Fingiendo que no me hubiera oído, o que mis palabras no tenían el menor interés, Mouche afirmó que aquí no había cosa de mérito que ver o estudiar; que este país no tenía historia ni carácter, y, dando su decisión por sentencia, habló de partir mañana al alba, ya que nuestro barco, navegando esta vez a favor de la corriente, podía cubrir la jornada del regreso en poco más de un día. Pero ahora me importaban poco sus deseos. Y como esto era muy nuevo en mí, cuando le declaré secamente que pensaba cumplir con la Universidad, llegando hasta donde pudiera encontrar los instrumentos musicales cuya busca me era encomendada, mi amiga, de súbito, montó en cólera, tratándome de burgués. Ese insulto -¡bien lo conocía yo!- era un recuerdo de la época en que muchas mujeres de su formación se hubieran proclamado revolucionarias para gozar de las intimidades de una militancia que arrastraba a no pocos intelectuales interesantes, y entregarse a los desafueros del sexo con el respaldo de ideas filosóficas y sociales, luego de haberlo hecho al amparo de las ideas estéticas de ciertas capillas literarias.

Siempre atenta a su bienestar, colocando por encima de todo sus placeres y pequeñas pasiones, Mouche me resultaba el arquetipo de la burguesa.

Sin embargo, calificaba de burgués, como supremo denuesto, a todo el que intentara oponer a su criterio algo que pudiera vincularse con ciertos deberes o principios molestos, no transigiera con ciertas licencias físicas, encerrara preocupaciones de tipo religioso o reclamara un orden. Ya que mi empeño de quedar bien con el Curador y, por ende, con mi conciencia, se atravesaba en su camino, tal propósito tenía, por fuerza, que ser calificado por ella de burgués.

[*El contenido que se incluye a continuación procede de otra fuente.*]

==> design/flow/design.v <==
`timescale 1ns / 1ps
module cache_source(
clk,
rst,
PRead_request,
PWrite_request,
PRead_ready,
PWrite_done,
PWrite_data,
PRead_data,
PAddress,
MRead_request,
MWrite_request,
MRead_ready,
MWrite_done,
MWrite_data,
MRead_data,
MAddress
);
input clk;
input rst;
input PRead_request;
input PWrite_request;
input [7:0] PWrite_data;
input [7:0] PAddress;
output [7:0] PRead_data;
output PRead_ready;
output PWrite_done;
input MRead_ready;
input MWrite_done;
input [31:0] MRead_data;
output [7:0] MAddress;
output MRead_request;
output MWrite_request;
output [7:0] MWrite_data; 
reg [31:0] blocks[7:0];
reg [2:0] tags[7:0];
reg [7:0] invalid;
reg [1:0] state;
wire cache_hit;
reg data_out;
wire [2:0] p_tag = PAddress[7:5];
wire [2:0] p_block_select = PAddress[4:2];
wire [1:0] p_byte_in_block = PAddress[1:0];
   always@(posedge clk)
   begin
       if(rst)
       begin
          state <= 8'd0;
          invalid <= 8'hFF;
       end
          else
          begin
             case(state)
             8'd0:
             begin
                if (PRead_request & ~cache_hit)
                begin
                     state <= 8'd1;
                end
                else if(PRead_request & cache_hit)
                   begin
                      state <= 8'd2;
                   end
                else if(PWrite_request & ~cache_hit)
                   begin 
                     state <= 8'd3;
                   end
                else if(PWrite_request & cache_hit)
                     begin
                      state <= 8'd2;
                     end
            end
             8'd1:
             begin
                 if(MRead_ready)
                  begin
                    blocks[p_block_select] <= MRead_data;
                    tags[p_block_select]   <= p_tag;
                    invalid[p_block_select] <= 1'b0;
                    state <= 8'd2;
                   end
             end
             8'd2:
             begin
                 if((~PRead_request)& (~PWrite_request))
                   begin 
                      state <= 8'd0;
                   end
                 else if(PWrite_request)
                 begin
                   if (tags[p_block_select]==p_tag)
                   begin
                       if(p_byte_in_block == 2'd0) begin blocks[p_block_select][7:0]<= PWrite_data;end
                       if(p_byte_in_block == 2'd1) begin blocks[p_block_select][15:8]<= PWrite_data;end
                       if(p_byte_in_block == 2'd2) begin blocks[p_block_select][23:16]<= PWrite_data;end
                       if(p_byte_in_block == 2'd3) begin blocks[p_block_select][31:24]<= PWrite_data;end
                  end    
                 else if(PRead_request)
                   begin
                   if(tags[p_block_select] == p_tag)
                    state <= 8'd1;              
                   end
                 end
                else 
                if(invalid[p_block_select] == 1'b0)
                state <= 8'd0;
                end
                8'd3:
                  begin
                  if(MWrite_data)
                    begin
                    state<= 8'd0;
                    end
                   if(PWrite_request & ~cache_hit)
                   begin
                     blocks[p_block_select] <= MRead_data;
                    tags[p_block_select]   <= p_tag;
                    invalid[p_block_select] <= 1'b0;
                   end
                 end
             endcase
        end
   end
  assign cache_hit = ((tags[p_block_select] == p_tag) & ~invalid[p_block_select] ? 1'b1 : 1'b0);
  assign PRead_ready = PRead_request & (state == 8'd2);
  assign MRead_request = (state == 8'd1);
  assign MWrite_done = (PWrite_request & (state== 8'd2));
  assign MWrite_data = (p_byte_in_block==2'd0) ? blocks[p_block_select][7:0]:    
                                   (p_byte_in_block==2'd1) ? blocks [p_block_select][15:8]:  
                                    (p_byte_in_block==2'd2) ? blocks [p_block_select][23:16]: 
                                                              blocks [p_block_select][31:24];
  assign MAddress = {PAddress[7:2] , 2'b00};
  assign PRead_data = (p_byte_in_block == 2'd0) ? blocks[p_block_select][7:0]:
                      (p_byte_in_block == 2'd1) ? blocks[p_block_select][15:8]:
                      (p_byte_in_block == 2'd2) ? blocks[p_block_select][23:16]:
                                                  blocks[p_block_select][31:24];
endmodule
==> design/flow/run.sh <==
#!/bin/bash
# OpenROAD 26Q1-2900-gdf79404cd8, Yosys 0.63+post, stock flow scripts
make -C /OpenROAD-flow-scripts/flow DESIGN_CONFIG=/design/flow/config.mk WORK_HOME=/design/flow/orfs finish
==> design/flow/config.mk <==
export PLATFORM = sky130hd
export DESIGN_NAME = cache_source
export DESIGN_NICKNAME = cache_source
export VERILOG_FILES = /design/flow/design.v
export SDC_FILE = /design/flow/constraint.sdc
export NUM_CORES = 4
export LEC_CHECK = 1
export CORE_UTILIZATION = 50
==> design/flow/constraint.sdc <==
current_design cache_source

set clk_period 7.8
set clk_io_pct 0.2

create_clock -name clk0 -period $clk_period [get_ports {clk}]

set non_clock_inputs [all_inputs -no_clocks]
set_input_delay [expr $clk_period * $clk_io_pct] -clock clk0 $non_clock_inputs
set_output_delay [expr $clk_period * $clk_io_pct] -clock clk0 [all_outputs]
==> run notes <==
Results of an implementation run.

STA classifies the critical path endpoint as an output port. The number of core rows is 57. The setup TNS is 0 ns. The leakage component of the power is 4.84 nW.

The TritonCTS sink count is 292. The commonest register cell is sky130_fd_sc_hd__edfxtp_1. The cell count after synthesis is 807. The placement-stage cell area is 13700 µm². The number of antenna violations at the first check in global routing is 1. TritonCTS created 30 clock buffers. Summed over all layers, the global routing overflow is 0. The chip area line in the Yosys stat output reads 12700 µm².

The count of routing violations after the opening detailed-route iteration is 574. The first-pass GRT wire length is 49500 µm. The layout stage reports a final design area of 14600 µm². The biggest area contributor in the post-synthesis netlist is sky130_fd_sc_hd__edfxtp_1. The fmax is 0.160 GHz. The deepest clock path buffer count is 3. The weighted congestion at the end of routability-driven global placement is 0.925. TritonCTS built the clock tree. The final wirelength is 33200 µm. The post-synthesis to final-layout area growth is 15.7%.

In this run the standard cell core region covers 24600 µm². The die width is 161 µm. In this run the count of I/O pins placed on the die edge is 82. After synthesis, the cell types taking the most area are sky130_fd_sc_hd__edfxtp_1 66%, sky130_fd_sc_hd__mux2_2 5.2%, sky130_fd_sc_hd__mux2i_1 2.2%. In the final layout, the share of cells above drive strength 1 is 19.2%.

The classification of the worst setup path is in -> out. The number of buffer cells added on primary ports is 76. The max-slew check reports its worst relative slack as 36.5%.

After legalization and detailed placement, the total HPWL measured 22000 µm. For this design the ratio of total power to cell area is 229 nW/µm². The gate-level netlist out of Yosys references 78 unique cell types. The total track usage is 29.3%. After synthesis, flip-flops and latches occupy 68.3% of the total area. The registers of the reported paths see a clock transition of 0.06 ns. The cell type group with the largest total delay on the critical path is buffers and inverters. The tightest min-delay check is of the reg -> reg type. Per STA, the worst path is made up of buf_4 -> inv_1 -> buf_4 -> o21ai_0 -> o22ai_1 -> nor4_1 -> clkdlybuf4s50_1.

The final critical path takes up 80.1% of the cycle. Once detail routing completed, the nets flagged for antenna violations numbered 0. The nature of the critical path startpoint is an input port. Summing every instance area after synthesis gives 12700 µm². Entering global routing, the biggest net connects 49 pins. The delay of the slowest cell on the worst path is 0.84 ns. The final timing report lists a max-slew violation count of 0. TritonRoute reported its final design rule violation total as 0. The first-pass iteration count of the detailed router is 4. The floorplan step records an initial core utilization of 51.4%.

The die outline area is 25900 µm². The count of instantiated cells in the yosys netlist is 807. The routed design shows a wire length per standard cell of 26.8 µm. The root buffer cell chosen for the clock tree is sky130_fd_sc_hd__clkbuf_16. The final tally of hold violations is 0. Averaged over all synthesized cells, the footprint is 15.7 µm². At the pin with the least slew margin, the transition time is 0.928 ns. STA shows the worst reg2reg path with a cell count of 7. Counting instances, the worst hold path has a depth of 2. The most common logic cells in the final layout are 280 x sky130_fd_sc_hd__edfxtp_1, 73 x sky130_fd_sc_hd__clkdlybuf4s50_1, 66 x sky130_fd_sc_hd__nor2_1, 58 x sky130_fd_sc_hd__mux2_2, 46 x sky130_fd_sc_hd__buf_4.

The later pin in the worst-skew pair is clocked with a latency of 0.55 ns. The number of enable flip-flop cells is 280. The share of async-settable or async-resettable flops after synthesis is 0%. The cell depth of the worst setup path is 7. The number of standard cells in the final layout excluding fillers is 1241. The cell that appears most often on the critical path is sky130_fd_sc_hd__buf_4. The die is 161 µm tall.

The number of gates resized after cts is 0. Synthesis inferred 292 register bits. The required time at the worst-slack endpoint is 6.24 ns.

The time the final worst path needs with I/O delays and setup is 6.25 ns. According to the timing report, the arrival time at the worst endpoint equals 4.69 ns. Per the synthesis report, the single largest cell type by area occupies 66.4% of cell area. The worst vdd rail ir drop is 0.000161 V. Per the detail_route report, the via count comes to 7600.

The flow ran to the end, and the final reports show no timing, DRC or antenna violations. After layout, the setup clock skew is reported as 0.0145 ns. The most common cell after layout, fill and taps aside is sky130_fd_sc_hd__edfxtp_1.

Buffers inserted to repair hold after CTS numbered 0. The fraction of the core area covered by cells at the end of the flow is 59.5%. The timing report notes that buffer and inverter cells on the critical path total 4.

The tool warning count is 28. The yosys synthesis warning count is 3. The instance count after placement with tap cells included is 1187. The worst-path cell with the longest stage delay is sky130_fd_sc_hd__nor4_1. The final tally of setup violations is 0.

The number of setup buffers added after CTS is 0. The critical-path maximum fanout is 48. The number of global-route vias before repair is 7972.

The script logs the ratio of routed vias to standard cells as 6.12. Setup repair after global routing left no endpoint under its margin. The count of maximum capacitance violations is 0. CTS built an H-tree with a depth of 1.
[per-layer routing]
layer	share of wire, %	vias to the layer above	global-route usage [%]
met5	0.20	-	2.46
li1	-	3356	-
met1	35	3681	40.9
met3	15	79	17.2
met2	46	482	41.8
met4	3.6	2	8.62
[worst register-to-register path: stages, from the launching register on]
cell	delay, ns
sky130_fd_sc_hd__edfxtp_1	0.35
sky130_fd_sc_hd__mux4_1	0.53
sky130_fd_sc_hd__mux2i_1	0.19
sky130_fd_sc_hd__xnor2_1	0.13
sky130_fd_sc_hd__nor3b_4	0.48
sky130_fd_sc_hd__and3_1	0.68
sky130_fd_sc_hd__nor3_4	0.13
sky130_fd_sc_hd__nor2_1	0.75
[path summary, 6_finish.rpt]
path	from	to	slack [ns]
setup / recovery	PAddress[3]	MWrite_data[3]	1.55
hold / removal	invalid[3]	invalid[3]	0.49
hold reg to reg	invalid[3]	invalid[3]	0.49
setup reg to reg	tags[5][1]	blocks[5][0]	4.19
[sequential cells by signal, summed over array words and instances (netlist names)]
| name | cells |
|---|---|
| tags | 24 |
| state | 4 |
| invalid | 8 |
| blocks | 256 |
[cell usage after synthesis, types with 8 or more instances]
master and number:
sky130_fd_sc_hd__buf_2 10, sky130_fd_sc_hd__a31oi_1 10, sky130_fd_sc_hd__mux4_2 10, sky130_fd_sc_hd__nor3_1 17
sky130_fd_sc_hd__o21ai_0 16, sky130_fd_sc_hd__mux2_1 18, sky130_fd_sc_hd__mux2_2 58, sky130_fd_sc_hd__a221oi_1 20
sky130_fd_sc_hd__and3_1 10, sky130_fd_sc_hd__a22oi_1 21, sky130_fd_sc_hd__nor2b_1 8, sky130_fd_sc_hd__clkbuf_1 16
sky130_fd_sc_hd__dfxtp_1 12, sky130_fd_sc_hd__a21oi_1 29, sky130_fd_sc_hd__nor2_1 66, sky130_fd_sc_hd__edfxtp_1 280
sky130_fd_sc_hd__nand2_1 27, sky130_fd_sc_hd__mux2i_1 28, sky130_fd_sc_hd__buf_4 32
[through the flow]
stage / setup slack (ns) / power [mW] / hold slack, ns
after global placement: 1.65 / 2.05 / 0.476
after floorplan: 3.15 / 1.93 / 0.462
after detailed placement: 1.61 / 2.05 / 0.478
after global routing: 1.45 / 3.45 / 0.509
after CTS: 1.61 / 3.37 / 0.489
final: 1.55 / 3.35 / 0.488
[cell type report]
| class | count | area, µm² |
|---|---|---|
| clock buffers | 38 | 802 |
| flip-flops and latches | 292 | 8650 |
| diodes | 2 | 5.00 |
| well taps | 324 | 405 |
| fillers | 1830 | 9970 |
| multi-input cells | 444 | 3550 |
| repair buffers | 120 | 1080 |
| inverters | 7 | 26.3 |
| clock inverters | 14 | 114 |
[report_power, final]
| group | switching [mW] | internal (mW) | leakage, nW | total [mW] |
|---|---|---|---|---|
| sequential | 0.00462 | 1.73 | 2.62 | 1.74 |
| clock | 0.545 | 0.783 | 0.445 | 1.33 |
| combinational | 0.165 | 0.114 | 1.77 | 0.280 |
[cell families (layout without fill, tap and decap cells)]
logic type                 Yosys count  count (layout)  synth area share [%]
DFF                                292             292                  68.3
muxes                              119             119                  11.5
buffers and inverters               74             179                  3.66
adders and majority gates            3               3                 0.297
AOI/OAI and AO/OA                  149             149                  8.82
other                                1               6                0.0296
xor gates and xnor gates             4               4                 0.425
and+or+nand+nor                    165             165                  6.90
Power figures rest on the tool's default switching activity, not on a simulated workload.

Y se levantaba ahora del camastro, con las greñas en la cara, alzando sus pequeños puños a la altura de mis sienes en una gesticulación rabiosa que yo veía por primera vez. Gritaba que quería estar en Los Altos cuanto antes; que necesitaba el frío de las cumbres para reponerse; que allí es donde pasaríamos el tiempo que me quedara de vacaciones.